*WORK INSTRUCTION*. Look through the data below. Pick out the lines holding the string "paused".

Segment Start: SOURCE MATERIAL

$ cat src/rtl/ioctl_region_map.sv
// Combinational map from a linear upload offset to a work-RAM byte address,
// walking region0 then region1; address sums wrap at the RAM size.
module ioctl_region_map
    import ioctl_upload_reader_pkg::*;
#(
    parameter int RAM_AW = RAM_AW_DEFAULT
) (
    input  logic [RAM_AW-1:0] start0_i,
    input  logic [7:0]        len0_i,
    input  logic              valid0_i,
    input  logic [RAM_AW-1:0] start1_i,
    input  logic [7:0]        len1_i,
    input  logic              valid1_i,
    input  logic [OFF_W-1:0]  offset_i,
    output logic              hit_o,
    output logic [RAM_AW-1:0] addr_o
);

    logic [8:0]       size0_s;
    logic [8:0]       size1_s;
    logic [OFF_W-1:0] rel1_s;
    logic             in0_s;
    logic             in1_s;

    // Region select and address sum for the requested offset.
    always_comb begin
        size0_s = region_size(valid0_i, len0_i);
        size1_s = region_size(valid1_i, len1_i);
        rel1_s  = offset_i - {16'd0, size0_s};
        in0_s   = (offset_i < {16'd0, size0_s});
        in1_s   = !in0_s && (rel1_s < {16'd0, size1_s});
        hit_o   = in0_s | in1_s;
        if (in0_s) begin
            addr_o = start0_i + offset_i[RAM_AW-1:0];
        end else if (in1_s) begin
            addr_o = start1_i + rel1_s[RAM_AW-1:0];
        end else begin
            addr_o = {RAM_AW{1'b0}};
        end
    end

endmodule

$ cat src/rtl/ioctl_upload_reader.sv
// Serves HPS upload byte reads from a two-region table in CPU work RAM,
// pausing the CPU for the duration of the upload.
module ioctl_upload_reader
    import ioctl_upload_reader_pkg::*;
#(
    parameter int RAM_AW = RAM_AW_DEFAULT,
    parameter int NREG   = 2
) (
    input  logic              clk_sys,
    input  logic              reset_n,
    input  logic              cfg_wr,
    input  logic              cfg_idx,
    input  logic [RAM_AW-1:0] cfg_start,
    input  logic [7:0]        cfg_len,
    input  logic              save_trigger,
    output logic              upload_req,
    input  logic              ioctl_upload,
    input  logic              ioctl_rd,
    input  logic [24:0]       ioctl_addr,
    output logic [7:0]        ioctl_din,
    output logic              pause_req,
    input  logic              paused,
    output logic              ram_rd,
    output logic [RAM_AW-1:0] ram_addr,
    input  logic [7:0]        ram_dout,
    output logic              configured
);

    state_e            state_q, state_d;
    logic              upload_q;
    logic              pend_q, pend_d;
    logic [OFF_W-1:0]  pend_addr_q, pend_addr_d;
    logic              miss_q, miss_d;
    logic              ram_rd_q, ram_rd_d;
    logic [RAM_AW-1:0] ram_addr_q, ram_addr_d;
    logic [7:0]        din_q, din_d;
    logic              pause_q, pause_d;
    logic              upload_req_q, upload_req_d;
    logic              configured_q, configured_d;
    region_t           region0_q, region0_d;
    region_t           region1_q, region1_d;

    region_t           cfg_entry_s;
    logic [NREG-1:0]   region_valid_s;
    logic              serve_s;
    logic [OFF_W-1:0]  serve_addr_s;
    logic              map_hit_s;
    logic [RAM_AW-1:0] map_addr_s;
    logic              unused_start_s;

    assign cfg_entry_s    = '{start: RAM_AW_MAX'(cfg_start), len: cfg_len, valid: 1'b1};
    assign region_valid_s = {region1_d.valid, region0_d.valid};
    assign configured_d   = |region_valid_s;
    // A held read is older than one arriving now, so it is served first.
    assign serve_s        = pend_q | ioctl_rd;
    assign serve_addr_s   = pend_q ? pend_addr_q : ioctl_addr;
    assign pause_d        = (state_d == S_PAUSE_WAIT) || (state_d == S_READY) ||
                            (state_d == S_RD_ISSUE)   || (state_d == S_RD_CAP);
    assign unused_start_s = ^{region0_q.start, region1_q.start};

    ioctl_region_map #(
        .RAM_AW (RAM_AW)
    ) u_map (
        .start0_i (region0_q.start[RAM_AW-1:0]),
        .len0_i   (region0_q.len),
        .valid0_i (region0_q.valid),
        .start1_i (region1_q.start[RAM_AW-1:0]),
        .len1_i   (region1_q.len),
        .valid1_i (region1_q.valid),
        .offset_i (serve_addr_s),
        .hit_o    (map_hit_s),
        .addr_o   (map_addr_s)
    );

    // Next-state logic: FSM, single-entry pending read slot, region table and output registers.
    always_comb begin
        state_d      = state_q;
        pend_d       = pend_q;
        pend_addr_d  = pend_addr_q;
        miss_d       = miss_q;
        ram_rd_d     = 1'b0;
        ram_addr_d   = ram_addr_q;
        din_d        = din_q;
        upload_req_d = 1'b0;
        region0_d    = region0_q;
        region1_d    = region1_q;

        case (state_q)
            S_IDLE: begin
                if (ioctl_rd) begin
                    pend_d      = 1'b1;
                    pend_addr_d = ioctl_addr;
                end else begin
                    pend_d      = pend_q;
                end
                if (cfg_wr) begin
                    if (cfg_idx) begin
                        region1_d = cfg_entry_s;
                    end else begin
                        region0_d = cfg_entry_s;
                    end
                end else begin
                    region0_d = region0_q;
                end
                // configured_q is the pre-write value, so a same-cycle first write cannot trigger.
                upload_req_d = save_trigger & configured_q & ~ioctl_upload;
                if (ioctl_upload && !upload_q) begin
                    state_d = S_PAUSE_WAIT;
                end else begin
                    state_d = S_IDLE;
                end
            end
            S_PAUSE_WAIT: begin
                if (ioctl_rd) begin
                    pend_d      = 1'b1;
                    pend_addr_d = ioctl_addr;
                end else begin
                    pend_d      = pend_q;
                end
                if (!ioctl_upload) begin
                    state_d = S_RELEASE;
                end else if (paused) begin
                    state_d = S_READY;
                end else begin
                    state_d = S_PAUSE_WAIT;
                end
            end
            S_READY: begin
                if (!ioctl_upload) begin
                    state_d = S_RELEASE;
                end else if (serve_s) begin
                    state_d     = S_RD_ISSUE;
                    pend_d      = pend_q & ioctl_rd;
                    pend_addr_d = ioctl_rd ? ioctl_addr : pend_addr_q;
                    if (map_hit_s && configured_q) begin
                        ram_rd_d   = 1'b1;
                        ram_addr_d = map_addr_s;
                        miss_d     = 1'b0;
                    end else begin
                        miss_d     = 1'b1;
                    end
                end else begin
                    state_d = S_READY;
                end
            end
            S_RD_ISSUE: begin
                if (ioctl_rd) begin
                    pend_d      = 1'b1;
                    pend_addr_d = ioctl_addr;
                end else begin
                    pend_d      = pend_q;
                end
                state_d = S_RD_CAP;
            end
            S_RD_CAP: begin
                if (ioctl_rd) begin
                    pend_d      = 1'b1;
                    pend_addr_d = ioctl_addr;
                end else begin
                    pend_d      = pend_q;
                end
                din_d = miss_q ? 8'h00 : ram_dout;
                if (ioctl_upload) begin
                    state_d = S_READY;
                end else begin
                    state_d = S_RELEASE;
                end
            end
            S_RELEASE: begin
                pend_d  = 1'b0;
                state_d = S_IDLE;
            end
            default: begin
                pend_d  = 1'b0;
                state_d = S_IDLE;
            end
        endcase
    end

    // State and output registers; reset also drops pause_req without waiting for a clock.
    always_ff @(posedge clk_sys or negedge reset_n) begin
        if (!reset_n) begin
            state_q      <= S_IDLE;
            upload_q     <= 1'b0;
            pend_q       <= 1'b0;
            pend_addr_q  <= {OFF_W{1'b0}};
            miss_q       <= 1'b0;
            ram_rd_q     <= 1'b0;
            ram_addr_q   <= {RAM_AW{1'b0}};
            din_q        <= 8'h00;
            pause_q      <= 1'b0;
            upload_req_q <= 1'b0;
            configured_q <= 1'b0;
            region0_q    <= REGION_RESET;
            region1_q    <= REGION_RESET;
        end else begin
            state_q      <= state_d;
            upload_q     <= ioctl_upload;
            pend_q       <= pend_d;
            pend_addr_q  <= pend_addr_d;
            miss_q       <= miss_d;
            ram_rd_q     <= ram_rd_d;
            ram_addr_q   <= ram_addr_d;
            din_q        <= din_d;
            pause_q      <= pause_d;
            upload_req_q <= upload_req_d;
            configured_q <= configured_d;
            region0_q    <= region0_d;
            region1_q    <= region1_d;
        end
    end

    assign upload_req = upload_req_q;
    assign ioctl_din  = din_q;
    assign pause_req  = pause_q;
    assign ram_rd     = ram_rd_q;
    assign ram_addr   = ram_addr_q;
    assign configured = configured_q;

endmodule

Segment End: SOURCE MATERIAL

*WRITTEN SOLUTION*.
    input  logic              paused,
                end else if (paused) begin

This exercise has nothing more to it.